Many of the supporting cast and minor characters were played by friends of Houseman and Ray. RKO contract player Robert Mitchum wanted the part of Chickamaw, but as he was a rising star who had recently received an Oscar nomination, RKO deemed the role of a bank robber unfit for him. The role of Chickamaw went to Howard Da Silva, who had made an impression in Marc Blitzstein's musical The Cradle Will Rock (1937), produced by Houseman. Other minor roles were played by people whom Ray knew from the New York theater, including Marie Bryant from Beggar's Holiday as a nightclub singer, Curt Conway and Will Lee, who would later play Mr. Hooper on the famous children's television series Sesame Street.

===Filming===
Filming began on June 23, 1947, with the opening scene, a tracking shot of Bowie, T-Dub and Chickamaw escaping from prison in a stolen car. The action sequence was filmed from a helicopter, making They Live by Night the first major studio production to do so, predating James Wong Howe's celebrated finale helicopter shot in Picnic by eight years (1955). Four takes were required, and the second take was used in the final cut.

As Orson Welles had done in his directorial debut, Citizen Kane (1941), also made at RKO for Houseman, Ray experimented with sound and cinematography. Ray's biographer noted: "Only Welles similarly tried to define acoustic and even verbal textures as much as the visual." Renowned film editor Sherman Todd also urged Ray to experiment and defy convention. Exteriors were filmed both on location and at RKO's movie ranch in Encino, but Todd's editing blended the sequences well.
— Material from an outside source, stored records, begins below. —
<file path="src/rtl/cdb_if.sv">
// Result-bus bundle between the three execution sources and the CDB arbiter.
// A source result is taken on a rising edge where x_valid and x_ready are both high.
interface cdb_if #(
  parameter int TAG_W  = 4,
  parameter int DATA_W = 32
);
  logic              alu_valid;
  logic              lsb_valid;
  logic              br_valid;
  logic [TAG_W-1:0]  alu_tag;
  logic [TAG_W-1:0]  lsb_tag;
  logic [TAG_W-1:0]  br_tag;
  logic [DATA_W-1:0] alu_data;
  logic [DATA_W-1:0] lsb_data;
  logic [DATA_W-1:0] br_data;
  logic              alu_ready;
  logic              lsb_ready;
  logic              br_ready;
  logic [TAG_W-1:0]  tag_renew;
  logic [DATA_W-1:0] data_renew;

  modport master (
    output alu_valid, lsb_valid, br_valid,
    output alu_tag, lsb_tag, br_tag,
    output alu_data, lsb_data, br_data,
    input  alu_ready, lsb_ready, br_ready,
    input  tag_renew, data_renew
  );

  modport slave (
    input  alu_valid, lsb_valid, br_valid,
    input  alu_tag, lsb_tag, br_tag,
    input  alu_data, lsb_data, br_data,
    output alu_ready, lsb_ready, br_ready,
    output tag_renew, data_renew
  );
endinterface

</file>
<file path="src/rtl/cdb_arbiter.sv">
// Common data bus arbiter: one holding FIFO per source (ALU, LSB, BR), round-robin
// grant of one FIFO head per cycle onto a registered tag/data broadcast.
module cdb_arbiter #(
  parameter int TAG_W  = 4,
  parameter int DATA_W = 32,
  parameter int DEPTH  = 2
) (
  input logic clk,
  input logic rst,
  input logic rdy,
  input logic clear,
  cdb_if.slave bus
);
  localparam int NSRC = 3;
  localparam int PW   = $clog2(DEPTH);
  localparam int CW   = PW + 1;

  logic [NSRC-1:0]   src_valid;
  logic [TAG_W-1:0]  src_tag  [NSRC];
  logic [DATA_W-1:0] src_data [NSRC];

  logic [TAG_W-1:0]  tag_mem_q  [NSRC][DEPTH];
  logic [DATA_W-1:0] data_mem_q [NSRC][DEPTH];
  logic [PW-1:0]     rd_ptr_q   [NSRC];
  logic [PW-1:0]     wr_ptr_q   [NSRC];
  logic [CW-1:0]     cnt_q      [NSRC];
  logic [1:0]        rr_q, rr_d;
  logic [TAG_W-1:0]  tag_renew_q;
  logic [DATA_W-1:0] data_renew_q;

  logic [NSRC-1:0]   can_push, push, pop, non_empty;
  logic              grant_valid;
  logic [1:0]        grant;
  logic [TAG_W-1:0]  head_tag;
  logic [DATA_W-1:0] head_data;

  assign src_valid   = {bus.br_valid, bus.lsb_valid, bus.alu_valid};
  assign src_tag[0]  = bus.alu_tag;
  assign src_tag[1]  = bus.lsb_tag;
  assign src_tag[2]  = bus.br_tag;
  assign src_data[0] = bus.alu_data;
  assign src_data[1] = bus.lsb_data;
  assign src_data[2] = bus.br_data;

  // rst only gates the visible ready; internally the async reset already holds all state.
  assign bus.alu_ready  = rst & can_push[0];
  assign bus.lsb_ready  = rst & can_push[1];
  assign bus.br_ready   = rst & can_push[2];
  assign bus.tag_renew  = tag_renew_q;
  assign bus.data_renew = data_renew_q;

  always_comb begin
    can_push  = '0;
    push      = '0;
    non_empty = '0;
    for (int i = 0; i < NSRC; i++) begin
      can_push[i]  = rdy && !clear && (cnt_q[i] < CW'(DEPTH));
      push[i]      = src_valid[i] && can_push[i] && (src_tag[i] != '0);
      non_empty[i] = (cnt_q[i] != '0);
    end
  end

  // Round-robin search starting at rr_q, wrapping 2 -> 0.
  always_comb begin
    logic [2:0] cand;
    grant_valid = 1'b0;
    grant       = '0;
    cand        = '0;
    for (int k = 0; k < NSRC; k++) begin
      cand = {1'b0, rr_q} + 3'(k);
      if (cand >= 3'd3) cand = cand - 3'd3;
      if (!grant_valid && non_empty[cand[1:0]]) begin
        grant_valid = 1'b1;
        grant       = cand[1:0];
      end
    end
  end

  always_comb begin
    pop       = '0;
    rr_d      = rr_q;
    head_tag  = tag_mem_q[grant][rd_ptr_q[grant]];
    head_data = data_mem_q[grant][rd_ptr_q[grant]];
    if (grant_valid) begin
      pop[grant] = rdy && !clear;
      rr_d       = (grant == 2'd2) ? 2'd0 : grant + 2'd1;
    end
  end

  always_ff @(posedge clk) begin
    for (int i = 0; i < NSRC; i++) begin
      if (push[i]) begin
        tag_mem_q[i][wr_ptr_q[i]]  <= src_tag[i];
        data_mem_q[i][wr_ptr_q[i]] <= src_data[i];
      end
    end
  end

  always_ff @(posedge clk or negedge rst) begin
    if (!rst) begin
      rr_q         <= '0;
      tag_renew_q  <= '0;
      data_renew_q <= '0;
      for (int i = 0; i < NSRC; i++) begin
        rd_ptr_q[i] <= '0;
        wr_ptr_q[i] <= '0;
        cnt_q[i]    <= '0;
      end
    end else if (rdy) begin
      if (clear) begin
        rr_q        <= '0;
        tag_renew_q <= '0;
        for (int i = 0; i < NSRC; i++) begin
          rd_ptr_q[i] <= '0;
          wr_ptr_q[i] <= '0;
          cnt_q[i]    <= '0;
        end
      end else begin
        rr_q        <= rr_d;
        tag_renew_q <= grant_valid ? head_tag : '0;
        if (grant_valid) data_renew_q <= head_data;
        for (int i = 0; i < NSRC; i++) begin
          if (push[i]) wr_ptr_q[i] <= wr_ptr_q[i] + PW'(1);
          if (pop[i])  rd_ptr_q[i] <= rd_ptr_q[i] + PW'(1);
          cnt_q[i] <= cnt_q[i] + CW'(push[i]) - CW'(pop[i]);
        end
      end
    end
  end
endmodule

</file>
<file path="src/flat_wrapper.sv">
// flat-port wrapper written by rule: the top's interface ports become plain ports
module cdb_arbiter_flat 
#(
  parameter int TAG_W  = 4,
  parameter int DATA_W = 32,
  parameter int DEPTH  = 2
)
  (clk, rst, rdy, clear, bus_alu_valid, bus_lsb_valid, bus_br_valid, bus_alu_tag, bus_lsb_tag, bus_br_tag, bus_alu_data, bus_lsb_data, bus_br_data, bus_alu_ready, bus_lsb_ready, bus_br_ready, bus_tag_renew, bus_data_renew);
  cdb_if #(.TAG_W(TAG_W), .DATA_W(DATA_W)) bus_i ();
  input logic clk;
  input logic rst;
  input logic rdy;
  input logic clear;
  input wire logic [$bits(bus_i.alu_valid)-1:0] bus_alu_valid;
  input wire logic [$bits(bus_i.lsb_valid)-1:0] bus_lsb_valid;
  input wire logic [$bits(bus_i.br_valid)-1:0] bus_br_valid;
  input wire logic [$bits(bus_i.alu_tag)-1:0] bus_alu_tag;
  input wire logic [$bits(bus_i.lsb_tag)-1:0] bus_lsb_tag;
  input wire logic [$bits(bus_i.br_tag)-1:0] bus_br_tag;
  input wire logic [$bits(bus_i.alu_data)-1:0] bus_alu_data;
  input wire logic [$bits(bus_i.lsb_data)-1:0] bus_lsb_data;
  input wire logic [$bits(bus_i.br_data)-1:0] bus_br_data;
  output wire logic [$bits(bus_i.alu_ready)-1:0] bus_alu_ready;
  output wire logic [$bits(bus_i.lsb_ready)-1:0] bus_lsb_ready;
  output wire logic [$bits(bus_i.br_ready)-1:0] bus_br_ready;
  output wire logic [$bits(bus_i.tag_renew)-1:0] bus_tag_renew;
  output wire logic [$bits(bus_i.data_renew)-1:0] bus_data_renew;
  assign bus_i.alu_valid = bus_alu_valid;
  assign bus_i.lsb_valid = bus_lsb_valid;
  assign bus_i.br_valid = bus_br_valid;
  assign bus_i.alu_tag = bus_alu_tag;
  assign bus_i.lsb_tag = bus_lsb_tag;
  assign bus_i.br_tag = bus_br_tag;
  assign bus_i.alu_data = bus_alu_data;
  assign bus_i.lsb_data = bus_lsb_data;
  assign bus_i.br_data = bus_br_data;
  assign bus_alu_ready = bus_i.alu_ready;
  assign bus_lsb_ready = bus_i.lsb_ready;
  assign bus_br_ready = bus_i.br_ready;
  assign bus_tag_renew = bus_i.tag_renew;
  assign bus_data_renew = bus_i.data_renew;
  cdb_arbiter #(.TAG_W(TAG_W), .DATA_W(DATA_W), .DEPTH(DEPTH)) u_core (.clk(clk), .rst(rst), .rdy(rdy), .clear(clear), .bus(bus_i));
endmodule
</file>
Filming completed by August 21, 1947. Despite an excellent preview, RKO was unsure about how to market the film and studio head Howard Hughes shelved it for two years before releasing it to a single theater in the UK to enthusiastic reviews. The film was finally released in the U.S. in November 1949 under the title They Live by Night rather than the source novel's title of Thieves Like Us. The title was determined by audience poll and was favored by Hughes.

==Release==
===Box office===
The film recorded an ultimate loss of $445,000 (equivalent to $ in ).

===Critical response===
In a contemporary review for The New York Times, critic Bosley Crowther called They Live by Night a "commonplace little story" and wrote: "Although it—like others—is misguided in its sympathies for a youthful crook, this crime-and-compassion melodrama has the virtues of vigor and restraint ... 'They Live by Night' has the failing of waxing sentimental over crime, but it manages to generate interest with its crisp dramatic movement and clear-cut types."
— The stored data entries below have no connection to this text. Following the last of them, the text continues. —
==> src/rtl/tt_um_priority_decoder_if.sv <==
// ---------------------------------------------------------------------------
// tt_um_priority_decoder_if
// Pin bundle of the priority-decoder tile. The Tiny Tapeout pin names are kept
// so that the bus maps directly onto the tile pads.
//   ui_in   [7:0]  code to decode
//   uio_in  [7:0]  [0]=in_valid, [1]=out_ready, [7:2] unused
//   uo_out  [7:0]  current one-hot beat
//   uio_out [7:0]  [2]=out_valid, [3]=beat, [4]=none, [5]=error, [6]=in_ready
//   uio_oe  [7:0]  bidirectional pad output enables
// Modports: master drives codes and consumes beats; slave is the decoder.
// ---------------------------------------------------------------------------
interface tt_um_priority_decoder_if;
  logic [7:0] ui_in;
  logic [7:0] uio_in;
  logic [7:0] uo_out;
  logic [7:0] uio_out;
  logic [7:0] uio_oe;

  modport master (
    output ui_in,
    output uio_in,
    input  uo_out,
    input  uio_out,
    input  uio_oe
  );

  modport slave (
    input  ui_in,
    input  uio_in,
    output uo_out,
    output uio_out,
    output uio_oe
  );
endinterface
Eddie Muller listed it as one of his Top 25 Noir Films: "Film noir's version of Romeo and Juliet, made with amazing conviction by Nicholas Ray. A smart, soulful film full of evocative details, including a wonderfully intricate soundtrack."

On the review aggregator website Rotten Tomatoes, 96% of 26 critics' reviews are positive. Metacritic, which uses a weighted average, assigned the film a score of 82 out of 100, based on 12 critics, indicating "universal acclaim".

===Home media===
Warner Home Video released the film on DVD on July 31, 2007, as part of the Film Noir Classic Collection boxset, while the newly restored edition for the film was issued on Blu-ray and DVD by the Criterion Collection on June 13, 2017, respectively; Criterion's release was a new remaster from a 2K digital restoration of the original nitrate elements.